Almost everyone has lost someone, a friend, a parent, family, pets, yet when somone mentions it we go "Man that sucks...anyways-". And yeah, the dead part is usally quick- you're alive, then you're not. But somtimes dying takes a awhile. And grief (the real kicker) can take forever.
Sometimes it feels like I'm grieving constantly. I'm thinking about people I've lost, and pre-grieving for those I will lose.
My therapist said to me today, "...[they're] dead. And nothing will change that." and she right. It hit me so hard, as if I was hearing it for the first time. But I'm not, they have been dead for over 6yrs. And every memory with them, including the good ones, is painful. Their death changed my life, it changed my family's life. And yet, no one talks about death.

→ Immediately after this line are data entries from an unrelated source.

[config.mk]
export PLATFORM = sky130hd
export DESIGN_NAME = mandel_pixel_scheduler
export DESIGN_NICKNAME = d
export VERILOG_FILES = /design/src/rtl/mandel_pixel_scheduler.sv
export SDC_FILE = /design/constraint.sdc
export NUM_CORES = 1
export LEC_CHECK = 0
export BUFFER_PORTS_ARGS = -buffer_cell sky130_fd_sc_hd__buf_2
export CELL_PAD_IN_SITES_DETAIL_PLACEMENT = 1
export CELL_PAD_IN_SITES_GLOBAL_PLACEMENT = 2
export CORE_MARGIN = 4
export CORE_UTILIZATION = 38
export DETAILED_ROUTE_END_ITERATION = 10
export PLACE_DENSITY = 0.87
export RECOVER_POWER = 50
export SETUP_SLACK_MARGIN = 0.1
export SYNTH_ARGS = -nofsm -noshare
export SYNTH_HDL_FRONTEND = slang
export SYNTH_SLANG_ARGS = --single-unit
[constraint.sdc]
create_clock -name CLK -period 5.07 [get_ports CLK]
set_clock_uncertainty 0.15 [all_clocks]
set_input_delay 0.507 -clock CLK [delete_from_list [all_inputs] [get_ports CLK]]
set_output_delay 0.507 -clock CLK [all_outputs]
set_load 0.01 [all_outputs]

My best friends parent recently passed. I wish I could help her. I wish I could reverse it. But I can't. All we can do is talk about it and I don't even know how to do that. People execpt her to 'go back to normal' but how could she? How can anyone? Someone who could talk and laugh, make jokes, have kids, influence lives, is gone. And nothing can change that.

I'm a very logical person. I think through my actions, consider every side, I do my research. But I simply have a hard time fathoming the end of it all, someone becoming dis-animated. I'm afraid I'm not meant to understand. I afraid that I will one day find one that somtimes, "Bad things happen to good people", and that, "There are some things that no one can change". I will never have all the answers. But wish I knew how to talk about the emptiness I find when I look within myself to answer them.
Maybe religion is the answer. I keep coming back to that. I was raised with it so it makes sense why I so drawn to it. It's comforting thinking that no only is death out of your control, but everything else is too. I'm not sure if I can buy into all of it though.

TLDR- Grief sucks. I wish I could talk about it.